* **Your instructions**: All of the data needs to be reproduced with no alterations.

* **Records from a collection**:
[src/rtl/core/emip_pkg.sv]
// Package for the edge-major index permutation block.
// Holds payload types, the internal pipeline record, codes and the divider step.
// No dependencies; the top level and the testbench use it by scoped names.
package emip_pkg;

  // Field widths fixed by the item format and the configuration registers.
  localparam int IdxW     = 10;
  localparam int SideW    = 6;
  localparam int ProdW    = 2 * SideW;
  localparam int CfgIdxW  = 1;
  localparam int CfgDataW = 6;

  // Restoring divider: quotient bits, bits resolved per stage, stage count.
  localparam int QuoW         = SideW;
  localparam int QuoIdxW      = $clog2(QuoW);
  localparam int BitsPerStage = 2;
  localparam int DivStages    = QuoW / BitsPerStage;
  localparam int DivW         = IdxW + 1;

  // Configuration register indexes.
  localparam logic [CfgIdxW-1:0] CfgPointsPerSide = 1'b0;
  localparam logic [CfgIdxW-1:0] CfgDimensions    = 1'b1;

  // Request type codes.
  localparam logic ReqFwd = 1'b0;
  localparam logic ReqInv = 1'b1;

  // How the final stage builds its result.
  typedef enum logic [1:0] {
    MODE_DIRECT,
    MODE_FWD_EDGE,
    MODE_FWD_INT,
    MODE_INV
  } mode_e;

  typedef struct packed {
    logic            req_type;
    logic [IdxW-1:0] node_index;
  } req_t;

  typedef struct packed {
    logic [IdxW-1:0] mapped_index;
    logic            out_of_range;
  } rsp_t;

  // Record carried from the setup stage through the divider stages.
  typedef struct packed {
    logic             oor;
    mode_e            mode;
    logic [IdxW-1:0]  rem;
    logic [SideW-1:0] dsr;
    logic [QuoW-1:0]  quo;
    logic [SideW-1:0] row;
    logic [SideW-1:0] col;
    logic [IdxW-1:0]  direct;
  } pipe_t;

  // One restoring division step that resolves quotient bit k.
  function automatic pipe_t div_step(pipe_t p, logic [QuoIdxW-1:0] k);
    pipe_t           r;
    logic [DivW-1:0] dsh;
    r   = p;
    dsh = DivW'(p.dsr) << k;
    if ({1'b0, p.rem} >= dsh) begin
      r.rem    = p.rem - dsh[IdxW-1:0];
      r.quo[k] = 1'b1;
    end
    return r;
  endfunction

endpackage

* **Exercise answer**:
[src/rtl/core/emip_pkg.sv]
// Package for the edge-major index permutation block.
// Holds payload types, the internal pipeline record, codes and the divider step.
// No dependencies; the top level and the testbench use it by scoped names.
package emip_pkg;

  // Field widths fixed by the item format and the configuration registers.
  localparam int IdxW     = 10;
  localparam int SideW    = 6;
  localparam int ProdW    = 2 * SideW;
  localparam int CfgIdxW  = 1;
  localparam int CfgDataW = 6;

  // Restoring divider: quotient bits, bits resolved per stage, stage count.
  localparam int QuoW         = SideW;
  localparam int QuoIdxW      = $clog2(QuoW);
  localparam int BitsPerStage = 2;
  localparam int DivStages    = QuoW / BitsPerStage;
  localparam int DivW         = IdxW + 1;

  // Configuration register indexes.
  localparam logic [CfgIdxW-1:0] CfgPointsPerSide = 1'b0;
  localparam logic [CfgIdxW-1:0] CfgDimensions    = 1'b1;

  // Request type codes.
  localparam logic ReqFwd = 1'b0;
  localparam logic ReqInv = 1'b1;

  // How the final stage builds its result.
  typedef enum logic [1:0] {
    MODE_DIRECT,
    MODE_FWD_EDGE,
    MODE_FWD_INT,
    MODE_INV
  } mode_e;

  typedef struct packed {
    logic            req_type;
    logic [IdxW-1:0] node_index;
  } req_t;

  typedef struct packed {
    logic [IdxW-1:0] mapped_index;
    logic            out_of_range;
  } rsp_t;

  // Record carried from the setup stage through the divider stages.
  typedef struct packed {
    logic             oor;
    mode_e            mode;
    logic [IdxW-1:0]  rem;
    logic [SideW-1:0] dsr;
    logic [QuoW-1:0]  quo;
    logic [SideW-1:0] row;
    logic [SideW-1:0] col;
    logic [IdxW-1:0]  direct;
  } pipe_t;

  // One restoring division step that resolves quotient bit k.
  function automatic pipe_t div_step(pipe_t p, logic [QuoIdxW-1:0] k);
    pipe_t           r;
    logic [DivW-1:0] dsh;
    r   = p;
    dsh = DivW'(p.dsr) << k;
    if ({1'b0, p.rem} >= dsh) begin
      r.rem    = p.rem - dsh[IdxW-1:0];
      r.quo[k] = 1'b1;
    end
    return r;
  endfunction

endpackage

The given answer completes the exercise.